Dr. Avery Everhart came to the Population, Health & Place program from American Studies & Ethnicity at USC where she began her PhD journey. Prior to USC she earned an MA in Gender Studies from Queen's University, and BAs in French, Women's & Gender Studies, and Religious Studies from the University of North Carolina at Greensboro.
While in PHP, her dissertation focused on access to transgender-specific medical care in the United States and had three aims: the creation of a national, spatially-enabled database of healthcare facilities that provide transgender medical care, the calculation of spatially explicit estimates of the size of transgender populations across the country, and the development of a quantitative method for measuring access to healthcare through a human rights framework with transgender-specific medicine as the case study. She concluded that the dearth of viable data and the insufficient methods for dealing with small populations on large geographic scales paints an incomplete portrait of transgender life. However, Everhart also suggests that this incomplete portrait necessitates methodological innovation that can lead to greater insight on not only trans communities, but other marginalized communities as well. Dr. John P. Wilson and Dr. Laura Ferguson were her co-chairs, and Dr. Juan De Lara, Dr. Johanna Olson-Kennedy and Dr. Arjee Restar were her remaining committee members.
Beyond her dissertation work, she has published across disciplines on transgender and gender diverse communities including in Journal of the American Medical Informatics Association, Social Science & Medicine, Social Psychiatry and Psychiatric Epidemiology, Annals of Epidemiology, Transgender Health, Open Global Rights and Hypatia: A Journal of Feminist Philosophy.

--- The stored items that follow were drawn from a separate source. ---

<file path="config.mk">
export PLATFORM = sky130hd
export DESIGN_NAME = uart_tx_feeder
export DESIGN_NICKNAME = d
export VERILOG_FILES = /design/src/rtl/uart_tx_feeder_pkg.sv /design/src/rtl/uart_tx_feeder_fifo.sv /design/src/rtl/uart_tx_feeder.sv
export SDC_FILE = /design/constraint.sdc
export NUM_CORES = 1
export LEC_CHECK = 0
export CAP_MARGIN = 15
export CORE_MARGIN = 2
export CORE_UTILIZATION = 60
export CTS_BUF_LIST = sky130_fd_sc_hd__clkbuf_4 sky130_fd_sc_hd__clkbuf_8
export DETAILED_ROUTE_END_ITERATION = 8
export DONT_BUFFER_PORTS = 1
export PLACE_DENSITY = 0.76
export SETUP_SLACK_MARGIN = 0.3
export SYNTH_ARGS = -nofsm -noshare
export SYNTH_HDL_FRONTEND = slang
export SYNTH_HIERARCHICAL = 1
export SYNTH_SLANG_ARGS = --single-unit
</file>
<file path="constraint.sdc">
create_clock -name clk -period 8.85 [get_ports clk]
set_clock_uncertainty 0.2 [all_clocks]
set_input_delay 2.655 -clock clk [delete_from_list [all_inputs] [get_ports clk]]
set_output_delay 2.655 -clock clk [all_outputs]
set_load 0.02 [all_outputs]
</file>
<file path="src/rtl/uart_tx_feeder_pkg.sv">
// uart_tx_feeder_pkg
// Shared uart globals: data width, drain FSM state encoding and the
// default FIFO depth / busy-timeout used by uart_tx_feeder.
// No ports (package).

package uart_tx_feeder_pkg;

  localparam int NUM_DATA_BITS = 8;

  localparam int FEED_DEPTH   = 16;
  localparam int FEED_TIMEOUT = 4;

  localparam logic [1:0] FEED_IDLE       = 2'd0;
  localparam logic [1:0] FEED_ISSUE      = 2'd1;
  localparam logic [1:0] FEED_WAIT_START = 2'd2;
  localparam logic [1:0] FEED_WAIT_DONE  = 2'd3;

endpackage

</file>
<file path="src/rtl/uart_tx_feeder_fifo.sv">
// sync_fifo
// Single-clock FIFO with push/pop/flush and registered count/full/empty.
// Pushes are ignored when full, pops ignored when empty, and flush wins
// over both (pointers and count return to zero next cycle).
// Ports:
//   clk, rst            clock, synchronous active-high reset
//   push, push_data     write strobe and data
//   pop, pop_data       read strobe and head-of-queue data (combinational)
//   flush               discard everything queued
//   count, full, empty  occupancy, registered

module sync_fifo
  import uart_tx_feeder_pkg::*;
#(
  parameter int DEPTH  = FEED_DEPTH,
  parameter int DATA_W = NUM_DATA_BITS
) (
  input  logic                     clk,
  input  logic                     rst,
  input  logic                     push,
  input  logic [DATA_W-1:0]        push_data,
  input  logic                     pop,
  output logic [DATA_W-1:0]        pop_data,
  input  logic                     flush,
  output logic [$clog2(DEPTH):0]   count,
  output logic                     full,
  output logic                     empty
);

  localparam int AW = $clog2(DEPTH);
  localparam logic [AW:0]   FULL_COUNT = (AW+1)'(DEPTH);
  localparam logic [AW-1:0] PTR_ONE    = AW'(1);
  localparam logic [AW:0]   CNT_ONE    = (AW+1)'(1);

  logic [DATA_W-1:0] mem [DEPTH];
  logic [AW-1:0]     wr_ptr;
  logic [AW-1:0]     rd_ptr;
  logic [AW:0]       count_next;
  logic              do_push;
  logic              do_pop;

  assign do_push  = push && !full && !flush;
  assign do_pop   = pop && !empty && !flush;
  assign pop_data = mem[rd_ptr];

  always_comb begin
    count_next = count;
    if (flush) begin
      count_next = '0;
    end else if (do_push && !do_pop) begin
      count_next = count + CNT_ONE;
    end else if (do_pop && !do_push) begin
      count_next = count - CNT_ONE;
    end
  end

  // Storage is deliberately left out of reset; only the pointers matter.
  always_ff @(posedge clk) begin
    if (do_push) begin
      mem[wr_ptr] <= push_data;
    end
  end

  // Pointers are exactly AW bits wide so they wrap modulo DEPTH for free.
  always_ff @(posedge clk) begin
    if (rst || flush) begin
      wr_ptr <= '0;
      rd_ptr <= '0;
      count  <= '0;
      full   <= 1'b0;
      empty  <= 1'b1;
    end else begin
      if (do_push) wr_ptr <= wr_ptr + PTR_ONE;
      if (do_pop)  rd_ptr <= rd_ptr + PTR_ONE;
      count <= count_next;
      full  <= (count_next == FULL_COUNT);
      empty <= (count_next == '0);
    end
  end

endmodule

</file>
<file path="src/rtl/uart_tx_feeder.sv">
// uart_tx_feeder
// Queues bytes in a FIFO and feeds them one at a time to a downstream
// uart_tx, pulsing tx_write and then waiting for the transmitter to go
// busy and report done. A transmitter that never goes busy is flagged
// through the sticky fault output and the byte is dropped.
// Ports:
//   clk, rst          single clock shared with uart_tx, sync active-high reset
//   en                block enable (also drives tx_enable, one cycle late)
//   flush             discard all queued bytes
//   wr, wr_data       push strobe and byte
//   full, empty,count FIFO status
//   overflow          sticky: a push was dropped because the FIFO was full
//   fault             sticky: tx_busy failed to rise within TIMEOUT cycles
//   tx_enable, tx_write, tx_data   to uart_tx
//   tx_busy, tx_done  from uart_tx
//   drain_busy        high while a byte is in flight

module uart_tx_feeder
  import uart_tx_feeder_pkg::*;
#(
  parameter int DEPTH   = FEED_DEPTH,
  parameter int DATA_W  = NUM_DATA_BITS,
  parameter int TIMEOUT = FEED_TIMEOUT
) (
  input  logic                   clk,
  input  logic                   rst,
  input  logic                   en,
  input  logic                   flush,
  input  logic                   wr,
  input  logic [DATA_W-1:0]      wr_data,
  output logic                   full,
  output logic                   empty,
  output logic [$clog2(DEPTH):0] count,
  output logic                   overflow,
  output logic                   fault,
  output logic                   tx_enable,
  output logic                   tx_write,
  output logic [DATA_W-1:0]      tx_data,
  input  logic                   tx_busy,
  input  logic                   tx_done,
  output logic                   drain_busy
);

  localparam int TW = $clog2(TIMEOUT) + 1;
  localparam logic [TW-1:0] TIMER_LAST = TW'(TIMEOUT - 1);
  localparam logic [TW-1:0] TIMER_ONE  = TW'(1);

  logic [1:0]        state;
  logic [TW-1:0]     timer;
  logic [DATA_W-1:0] head_data;
  logic              issue;

  // A flush in the same cycle as a would-be issue wins, so the FIFO never
  // sees pop and flush together.
  assign issue = (state == FEED_IDLE) && en && !empty && !tx_busy && !flush;

  assign drain_busy = (state != FEED_IDLE);

  sync_fifo #(
    .DEPTH  (DEPTH),
    .DATA_W (DATA_W)
  ) u_fifo (
    .clk       (clk),
    .rst       (rst),
    .push      (wr),
    .push_data (wr_data),
    .pop       (issue),
    .pop_data  (head_data),
    .flush     (flush),
    .count     (count),
    .full      (full),
    .empty     (empty)
  );

  // Drop detection uses the registered full flag, so a pop in the same
  // cycle does not rescue the byte. A push swallowed by flush is not an
  // overflow.
  always_ff @(posedge clk) begin
    if (rst) begin
      overflow  <= 1'b0;
      tx_enable <= 1'b0;
    end else begin
      tx_enable <= en;
      if (wr && full && !flush) begin
        overflow <= 1'b1;
      end
    end
  end

  // Drain FSM. Dropping en parks it in IDLE immediately; whatever byte was
  // in flight is abandoned since tx_enable low resets the transmitter.
  always_ff @(posedge clk) begin
    if (rst) begin
      state    <= FEED_IDLE;
      timer    <= '0;
      tx_write <= 1'b0;
      tx_data  <= '0;
      fault    <= 1'b0;
    end else if (!en) begin
      state    <= FEED_IDLE;
      tx_write <= 1'b0;
    end else begin
      case (state)
        FEED_IDLE: begin
          if (issue) begin
            tx_data  <= head_data;
            tx_write <= 1'b1;
            state    <= FEED_ISSUE;
          end
        end
        FEED_ISSUE: begin
          tx_write <= 1'b0;
          timer    <= '0;
          state    <= FEED_WAIT_START;
        end
        FEED_WAIT_START: begin
          if (tx_busy) begin
            state <= FEED_WAIT_DONE;
          end else if (timer == TIMER_LAST) begin
            fault <= 1'b1;
            state <= FEED_IDLE;
          end else begin
            timer <= timer + TIMER_ONE;
          end
        end
        FEED_WAIT_DONE: begin
          if (tx_done) begin
            state <= FEED_IDLE;
          end
        end
        default: begin
          state <= FEED_IDLE;
        end
      endcase
    end
  end

endmodule

</file>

While finishing her doctorate, she co-founded an independent, non-profit academic think tank, the Center for Applied Transgender Studies, with her colleagues Dr. TJ Billard and Eri Zhang of Northwestern University. They have junior, senior and distinguished fellows working across the humanities and the social, biomedical, and life sciences based in six countries around the world. The Center also launched a platinum, open-access journal Bulletin of Applied Transgender Studies in June of 2022 with an inaugural double issue.
In Fall 2022 she joins the School of Information and the Department of Health Behavior and Health Education in the School of Public Health as a jointly-appointed Postdoctoral Research Fellow at the University of Michigan. There she will be working in collaboration with her mentors Dr. Oliver Haimson (Information) and Dr. Kristi Gamarel (Health Behavior & Health Education) at the intersections of technology, trans health and geographic information science.
Dr. Everhart will be leading a community-based participatory research project with Haimson and Gamarel in collaboration with the Trans Sistas of Color Project in Detroit, Michigan, investigating the role of neighborhood level exposures and long term minority stress in chronic disease outcomes among trans women of color living in the region.